No Brasil, a cada mil pessoas, apenas três recebem cuidados paliativos, ou seja, têm uma “morte digna”. Outros países já estão mais avançados, como é o caso dos Estados Unidos, onde é comum o registro das diretivas antecipadas de vontade – um documento que detalha os procedimentos pelos quais a pessoa deseja se submeter quando não há mais possibilidade de cura. Lá também é permitida a eutanásia, conduta ilegal no Brasil que consiste em antecipar a morte. Tamara diz ser contra essa prática. No Brasil, as diretivas antecipadas são permitidas e Tamara conta que já assinou o documento para uma paciente que atende de forma particular. A conduta pode ser classificada como ortotanásia, ou morte certa, que procura respeitar a linha de morte, sem antecipar ou prolongá-la (conhecida como distanásia). “O direito à vida não implica na sobrevida”, esclarece.  

O cuidado paliativo não trata somente o físico do paciente, mas também a alma, auxiliando no ressignificado da vida nas diferentes situações impostas. “Ele entende a morte não como uma inimiga. Respeita, preserva e melhora a qualidade da vida, e também da morte", ressalta. O objetivo é que, enquanto paciente estiver vivo e lúcido, possa manter o vínculo com a família, e não ficar apenas deitado na cama.

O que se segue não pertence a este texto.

**config.mk**
```make
export PLATFORM = sky130hd
export DESIGN_NAME = i2c_target_regfile
export DESIGN_NICKNAME = d
export VERILOG_FILES = /design/src/rtl/i2c_target_regfile.sv
export SDC_FILE = /design/constraint.sdc
export NUM_CORES = 1
export LEC_CHECK = 0
export ABC_AREA = 1
export CAP_MARGIN = 20
export CELL_PAD_IN_SITES_DETAIL_PLACEMENT = 0
export CELL_PAD_IN_SITES_GLOBAL_PLACEMENT = 1
export CORE_MARGIN = 1
export CORE_UTILIZATION = 43
export DETAILED_ROUTE_END_ITERATION = 8
export PLACE_DENSITY = 0.86
export RECOVER_POWER = 25
export SYNTH_ARGS = -nofsm -noshare
export SYNTH_HDL_FRONTEND = slang
export SYNTH_SLANG_ARGS = --single-unit
```
**constraint.sdc**
```tcl
create_clock -name clk -period 2.1 [get_ports clk]
set_input_delay 0.21 -clock clk [delete_from_list [all_inputs] [get_ports clk]]
set_output_delay 0.21 -clock clk [all_outputs]
set_load 0.05 [all_outputs]
```
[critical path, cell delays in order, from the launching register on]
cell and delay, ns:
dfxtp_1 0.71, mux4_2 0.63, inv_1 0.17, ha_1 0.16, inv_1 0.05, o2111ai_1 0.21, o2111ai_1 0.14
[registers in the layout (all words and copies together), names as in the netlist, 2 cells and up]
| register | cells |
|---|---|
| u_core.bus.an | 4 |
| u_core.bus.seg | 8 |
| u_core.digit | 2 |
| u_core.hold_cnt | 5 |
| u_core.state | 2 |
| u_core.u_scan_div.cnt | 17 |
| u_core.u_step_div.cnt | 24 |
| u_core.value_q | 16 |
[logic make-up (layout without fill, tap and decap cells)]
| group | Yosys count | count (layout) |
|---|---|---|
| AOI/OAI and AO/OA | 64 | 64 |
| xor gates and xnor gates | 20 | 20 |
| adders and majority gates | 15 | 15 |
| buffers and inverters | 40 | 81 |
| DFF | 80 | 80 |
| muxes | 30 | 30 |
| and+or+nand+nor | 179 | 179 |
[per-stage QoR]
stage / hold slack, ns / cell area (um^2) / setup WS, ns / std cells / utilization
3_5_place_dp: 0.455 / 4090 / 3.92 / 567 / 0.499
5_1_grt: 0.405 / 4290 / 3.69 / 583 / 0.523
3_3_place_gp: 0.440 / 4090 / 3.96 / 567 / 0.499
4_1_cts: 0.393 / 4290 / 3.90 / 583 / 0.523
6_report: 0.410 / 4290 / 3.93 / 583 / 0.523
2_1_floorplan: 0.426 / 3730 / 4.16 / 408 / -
==> src/rtl/counter_pkg.sv <==
// counter_pkg: shared 7-segment constants and hex decode helper.
// Latency: n/a (constants and a pure function only).
// Backpressure: n/a.
// Contents: SEG_0..SEG_F active-high segment patterns (bit0=a .. bit6=g, bit7=dp left 0),
//           hex_to_seg() mapping a nibble to its pattern without the decimal point.
package counter_pkg;

  localparam logic [7:0] SEG_0 = 8'h3F;
  localparam logic [7:0] SEG_1 = 8'h06;
  localparam logic [7:0] SEG_2 = 8'h5B;
  localparam logic [7:0] SEG_3 = 8'h4F;
  localparam logic [7:0] SEG_4 = 8'h66;
  localparam logic [7:0] SEG_5 = 8'h6D;
  localparam logic [7:0] SEG_6 = 8'h7D;
  localparam logic [7:0] SEG_7 = 8'h07;
  localparam logic [7:0] SEG_8 = 8'h7F;
  localparam logic [7:0] SEG_9 = 8'h6F;
  localparam logic [7:0] SEG_A = 8'h77;
  localparam logic [7:0] SEG_B = 8'h7C;
  localparam logic [7:0] SEG_C = 8'h39;
  localparam logic [7:0] SEG_D = 8'h5E;
  localparam logic [7:0] SEG_E = 8'h79;
  localparam logic [7:0] SEG_F = 8'h71;

  function automatic logic [7:0] hex_to_seg(input logic [3:0] hex);
    logic [7:0] pat;
    case (hex)
      4'h0:    pat = SEG_0;
      4'h1:    pat = SEG_1;
      4'h2:    pat = SEG_2;
      4'h3:    pat = SEG_3;
      4'h4:    pat = SEG_4;
      4'h5:    pat = SEG_5;
      4'h6:    pat = SEG_6;
      4'h7:    pat = SEG_7;
      4'h8:    pat = SEG_8;
      4'h9:    pat = SEG_9;
      4'hA:    pat = SEG_A;
      4'hB:    pat = SEG_B;
      4'hC:    pat = SEG_C;
      4'hD:    pat = SEG_D;
      4'hE:    pat = SEG_E;
      default: pat = SEG_F;
    endcase
    return pat;
  endfunction

endpackage
===== config.mk =====
export PLATFORM = sky130hd
export DESIGN_NAME = sid_bus_master
export DESIGN_NICKNAME = d
export VERILOG_FILES = /design/src/rtl/sid_bus_pkg.sv /design/src/rtl/sid_req_fifo.sv /design/src/rtl/sid_bus_master.sv
export SDC_FILE = /design/constraint.sdc
export NUM_CORES = 1
export LEC_CHECK = 0
export CORE_UTILIZATION = 45
export CTS_BUF_LIST = sky130_fd_sc_hd__clkbuf_8
export CTS_CLUSTER_DIAMETER = 150
export DETAILED_ROUTE_END_ITERATION = 8
export GPL_TIMING_DRIVEN = 0
export HOLD_SLACK_MARGIN = 0.02
export PLACE_DENSITY_LB_ADDON = 0.2
export RECOVER_POWER = 50
export SKIP_LAST_GASP = 1
export SYNTH_ARGS = -nofsm -noshare
export SYNTH_HDL_FRONTEND = slang
export SYNTH_HIERARCHICAL = 1
export SYNTH_SLANG_ARGS = --single-unit

===== constraint.sdc =====
create_clock -name clk -period 2.12 [get_ports clk]
set_input_delay 0.424 -clock clk [delete_from_list [all_inputs] [get_ports clk]]
set_output_delay 0.424 -clock clk [all_outputs]
set_load 0.02 [all_outputs]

Os familiares também são incluídos nos atendimentos, especialmente trabalhando questões ligadas ao luto. “Muitas vezes o tempo de doença é muito sofrido e longo. Têm paciente com sequela de AVC que ficam acamados por 10, 12 anos”, salienta. 

Um dos grandes entraves é a dificuldade dos próprios médicos em lidar com a terminalidade da vida, um conceito, conforme Tamara, pouco trabalhado durante a formação básica, quando majoritariamente os profissionais aprendem a curar. “Aceitar a morte do paciente ainda é visto como um fracasso”, pontua. 

Saiba mais

Os cuidados paliativos surgiram na Inglaterra em 1967, quando Cicely Saunders fundou o St. Christopher´s Hospice, o primeiro serviço a oferecer cuidado integral ao paciente, através do controle de sintomas e do alívio da dor e do sofrimento psicológico. As discussões sobre viver e morrer também atingiram outro patamar quando, em 1969, a psiquiatra Elisabeth Kubler-Ross desenvolveu a sua teoria das cinco fases do luto. Essas questões têm ganham força atualmente com aumento da expectativa de vida da população.